TASK BRIEF: Look below for the line containing "dfxtp_1: 560"; from there through the line containing "worst max register", both lines included, please set down each line exactly and nothing else.
*** MATERIAL PROVIDED ***
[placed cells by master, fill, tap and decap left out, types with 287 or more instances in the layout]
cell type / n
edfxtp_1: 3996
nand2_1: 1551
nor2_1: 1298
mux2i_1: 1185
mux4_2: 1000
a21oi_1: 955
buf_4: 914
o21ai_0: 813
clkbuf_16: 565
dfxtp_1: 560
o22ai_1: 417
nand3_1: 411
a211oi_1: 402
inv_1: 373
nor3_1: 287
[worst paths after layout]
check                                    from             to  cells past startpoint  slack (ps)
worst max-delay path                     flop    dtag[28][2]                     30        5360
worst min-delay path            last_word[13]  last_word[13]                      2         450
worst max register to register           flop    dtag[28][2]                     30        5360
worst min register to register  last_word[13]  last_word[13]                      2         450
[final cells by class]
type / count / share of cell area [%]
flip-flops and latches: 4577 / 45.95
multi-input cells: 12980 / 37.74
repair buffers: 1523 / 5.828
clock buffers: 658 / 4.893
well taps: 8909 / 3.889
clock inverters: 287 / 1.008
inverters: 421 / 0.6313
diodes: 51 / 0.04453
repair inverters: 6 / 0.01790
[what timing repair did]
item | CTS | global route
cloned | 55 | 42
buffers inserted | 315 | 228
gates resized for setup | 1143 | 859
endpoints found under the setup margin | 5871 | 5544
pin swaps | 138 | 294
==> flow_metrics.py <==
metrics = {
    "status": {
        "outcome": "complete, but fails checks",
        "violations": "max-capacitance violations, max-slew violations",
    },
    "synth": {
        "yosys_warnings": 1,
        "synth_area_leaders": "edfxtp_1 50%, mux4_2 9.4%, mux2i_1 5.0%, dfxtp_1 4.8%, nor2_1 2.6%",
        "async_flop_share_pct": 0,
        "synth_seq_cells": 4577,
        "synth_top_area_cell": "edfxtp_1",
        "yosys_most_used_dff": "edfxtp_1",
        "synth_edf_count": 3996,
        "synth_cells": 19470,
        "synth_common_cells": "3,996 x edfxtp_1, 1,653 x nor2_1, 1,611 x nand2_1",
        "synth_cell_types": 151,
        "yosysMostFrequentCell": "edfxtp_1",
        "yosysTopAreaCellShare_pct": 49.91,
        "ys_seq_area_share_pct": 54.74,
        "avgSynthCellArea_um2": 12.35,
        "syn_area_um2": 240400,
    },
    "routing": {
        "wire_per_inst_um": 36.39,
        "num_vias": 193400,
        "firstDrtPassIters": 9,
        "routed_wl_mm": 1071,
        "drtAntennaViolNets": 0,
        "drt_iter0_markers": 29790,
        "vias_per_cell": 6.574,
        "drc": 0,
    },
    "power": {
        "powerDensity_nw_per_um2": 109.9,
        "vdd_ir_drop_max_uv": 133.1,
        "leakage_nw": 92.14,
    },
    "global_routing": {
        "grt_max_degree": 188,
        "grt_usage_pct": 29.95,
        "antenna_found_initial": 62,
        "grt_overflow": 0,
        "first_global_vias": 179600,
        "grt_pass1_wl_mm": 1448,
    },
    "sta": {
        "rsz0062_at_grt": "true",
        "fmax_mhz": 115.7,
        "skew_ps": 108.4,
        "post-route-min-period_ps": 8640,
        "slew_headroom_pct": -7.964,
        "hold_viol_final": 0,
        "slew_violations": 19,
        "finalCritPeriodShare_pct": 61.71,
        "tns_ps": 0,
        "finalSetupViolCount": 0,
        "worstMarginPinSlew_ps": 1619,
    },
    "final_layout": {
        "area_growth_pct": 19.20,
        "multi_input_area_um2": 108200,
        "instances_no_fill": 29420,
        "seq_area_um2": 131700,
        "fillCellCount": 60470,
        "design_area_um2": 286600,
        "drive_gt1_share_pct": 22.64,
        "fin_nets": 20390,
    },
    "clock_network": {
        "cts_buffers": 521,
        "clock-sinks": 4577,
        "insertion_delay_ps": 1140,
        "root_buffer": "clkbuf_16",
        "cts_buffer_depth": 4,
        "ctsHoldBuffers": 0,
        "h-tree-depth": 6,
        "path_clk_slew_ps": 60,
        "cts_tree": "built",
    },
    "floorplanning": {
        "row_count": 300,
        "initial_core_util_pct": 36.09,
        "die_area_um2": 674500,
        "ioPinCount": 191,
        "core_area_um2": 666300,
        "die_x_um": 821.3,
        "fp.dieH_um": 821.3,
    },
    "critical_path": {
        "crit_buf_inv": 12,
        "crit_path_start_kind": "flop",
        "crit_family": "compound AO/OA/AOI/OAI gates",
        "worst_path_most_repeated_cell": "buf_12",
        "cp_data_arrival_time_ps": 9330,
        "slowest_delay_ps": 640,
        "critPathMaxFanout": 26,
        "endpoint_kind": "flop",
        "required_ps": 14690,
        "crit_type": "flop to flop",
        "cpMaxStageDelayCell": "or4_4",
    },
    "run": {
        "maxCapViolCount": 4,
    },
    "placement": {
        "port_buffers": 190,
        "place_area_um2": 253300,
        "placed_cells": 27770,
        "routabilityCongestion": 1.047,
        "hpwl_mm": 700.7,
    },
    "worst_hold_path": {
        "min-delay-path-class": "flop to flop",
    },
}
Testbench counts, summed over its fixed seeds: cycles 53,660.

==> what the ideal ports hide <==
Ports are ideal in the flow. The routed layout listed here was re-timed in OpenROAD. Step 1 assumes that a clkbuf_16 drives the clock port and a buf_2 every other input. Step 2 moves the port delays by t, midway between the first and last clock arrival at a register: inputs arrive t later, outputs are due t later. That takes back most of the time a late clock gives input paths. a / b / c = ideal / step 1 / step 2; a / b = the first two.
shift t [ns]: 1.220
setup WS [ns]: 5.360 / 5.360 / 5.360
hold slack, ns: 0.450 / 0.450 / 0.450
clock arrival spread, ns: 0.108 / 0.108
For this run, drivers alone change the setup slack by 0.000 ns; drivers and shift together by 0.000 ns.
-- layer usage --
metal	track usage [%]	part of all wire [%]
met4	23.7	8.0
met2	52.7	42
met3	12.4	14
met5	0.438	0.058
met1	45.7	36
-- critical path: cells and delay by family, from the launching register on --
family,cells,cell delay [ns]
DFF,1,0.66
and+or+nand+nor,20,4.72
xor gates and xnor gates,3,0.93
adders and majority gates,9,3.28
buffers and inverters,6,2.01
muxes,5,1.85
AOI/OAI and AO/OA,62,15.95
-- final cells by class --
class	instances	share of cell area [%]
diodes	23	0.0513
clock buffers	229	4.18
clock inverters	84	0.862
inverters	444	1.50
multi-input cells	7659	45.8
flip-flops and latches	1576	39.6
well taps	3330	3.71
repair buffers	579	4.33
Background: an optimization exercise with open tools, aiming at a short achievable clock period and few clock cycles. Do not read the settings as production practice.
In this exercise RTL edits were held to simulation tests only and were not proved equivalent to the original.
Power and IR drop assume default switching activity.

==> flow/design.v, too long to show whole: its modules and the start of the top module <==
// module c1_filter: 12 lines
// module c1_nhseq: 292 lines
// module c1fc: 941 lines
module c1fc #(
    parameter SHORT_FRAME_PARITY = 0
) (
    input  wire       clk,
    input  wire       rst,           
    input  wire       cmd_valid,
    input  wire [7:0] cmd_data,
    input  wire       cmd_last,
    output wire       cmd_ready,
    output wire       rsp_valid,
    output wire [7:0] rsp_data,
    output wire       rsp_last,
    input  wire       rsp_ready
);
  // ...
==> flow/run.sh <==
#!/bin/bash
# synth_recipe.tcl (not shown) runs the flow's synth.tcl, then flattens the netlist and writes it again
# the make line also repeats each setting of config.mk as NAME=value (left out here)
make -C /OpenROAD-flow-scripts/flow DESIGN_CONFIG=/design/flow/config.mk WORK_HOME=/design/flow/orfs CLKGATE_MAP_FILE= SYNTH_SCRIPT=/design/flow/synth_recipe.tcl finish
==> flow/config.mk <==
export PLATFORM = sky130hd
export DESIGN_NAME = c1fc
export DESIGN_NICKNAME = c1fc
export VERILOG_FILES = /design/flow/design.v
export SDC_FILE = /design/flow/constraint.sdc
export NUM_CORES = 4
export LEC_CHECK = 0
export ABC_CLOCK_PERIOD_IN_PS = 3000
export CAP_MARGIN = 20
export CORE_MARGIN = 2
export CORE_UTILIZATION = 40
export SLEW_MARGIN = 20
==> flow/constraint.sdc <==
create_clock -name core_clock -period 10.0 [get_ports {clk}]
set_input_delay 2.0000 -clock core_clock [delete_from_list [all_inputs] [get_ports {clk}]]
set_output_delay 2.0000 -clock core_clock [all_outputs]
set_load 0.01 [all_outputs]
==> impl_metrics.py, run 1 <==
metrics = {
    "status": {
        "status": "complete, no violations",
    },
    "worst_setup_path": {
        "worstSetupPathType": "reg2reg",
        "cp-endpoint": "bq_key[36]",
        "arrival_ps": 5750,
        "path_cells": "inv_1 > a211oi_1 > o211a_1 > o211ai_1 > buf_4 > nor2_1 > a21oi_1 > nor2_4 > buf_4",
        "critPathLaunch": "o_enc",
    },
    "final_layout": {
        "largest_reg_flops": 512,
        "diodes": 53,
        "nFillCells": 31500,
        "multi_input_gates": 12100,
        "final_cell_mix": "nand2_1 (2645), nor2_1 (1564), a21oi_1 (1489)",
        "area_growth_pct": 8.08,
        "nClkBuffers": 275,
        "inverters": 197,
        "multi_input_area_sq_um": 73900,
        "buffers_excl_clock": 436,
        "final_common_cell": "nand2_1",
        "largest_register": "rbuf",
        "finalNonFillerCells": 19100,
    },
    "yosys": {
        "synth_area_leaders": "edfxtp_1 (29%), nand2_1 (7.8%), dfxtp_1 (7.6%), a21oi_1 (5.9%), mux2i_1 (5.3%)",
        "synth_xor_area_frac": 0.0784,
        "synthAdderAreaFrac": 0.0150,
        "avgSynthCellArea_sq_um": 8.17,
        "ys_types": 109,
        "synth_most_common_cell": "nand2_1",
        "ys_seq_area_frac": 0.370,
    },
    "die": {
        "taps": 4180,
    },
    "timing": {
        "slew_violations": 0,
        "finalCriticalPeriod_ps": 5210,
    },
    "clock_network": {
        "postCtsSetupRepairBufs": 0,
        "cts_sinks": 1735,
        "clockBufferDepth": 4,
        "htree_num_levels": 4,
        "cts_made_buffers": 205,
        "ctsResizeCount": 0,
    },
    "power_and_ir_drop": {
        "p_leak_nw": 51.8,
        "power.switching_w": 0.0122,
        "power_frac_clock": 0.276,
        "comb_cell_power_w": 0.0113,
    },
    "detailed_routing": {
        "top_layer": "met5",
        "antenna_left": 0,
        "wl_um": 649000,
    },
    "placement": {
        "pre_cts_ws_ps": 4900,
    },
    "hold_path": {
        "hold_path_end": "p_hp",
    },
}
Testbench counts, summed over its fixed seeds: cycles 20,595.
*** End of MATERIAL PROVIDED ***
ANSWER SPACE:
dfxtp_1: 560
o22ai_1: 417
nand3_1: 411
a211oi_1: 402
inv_1: 373
nor3_1: 287
[worst paths after layout]
check                                    from             to  cells past startpoint  slack (ps)
worst max-delay path                     flop    dtag[28][2]                     30        5360
worst min-delay path            last_word[13]  last_word[13]                      2         450
worst max register to register           flop    dtag[28][2]                     30        5360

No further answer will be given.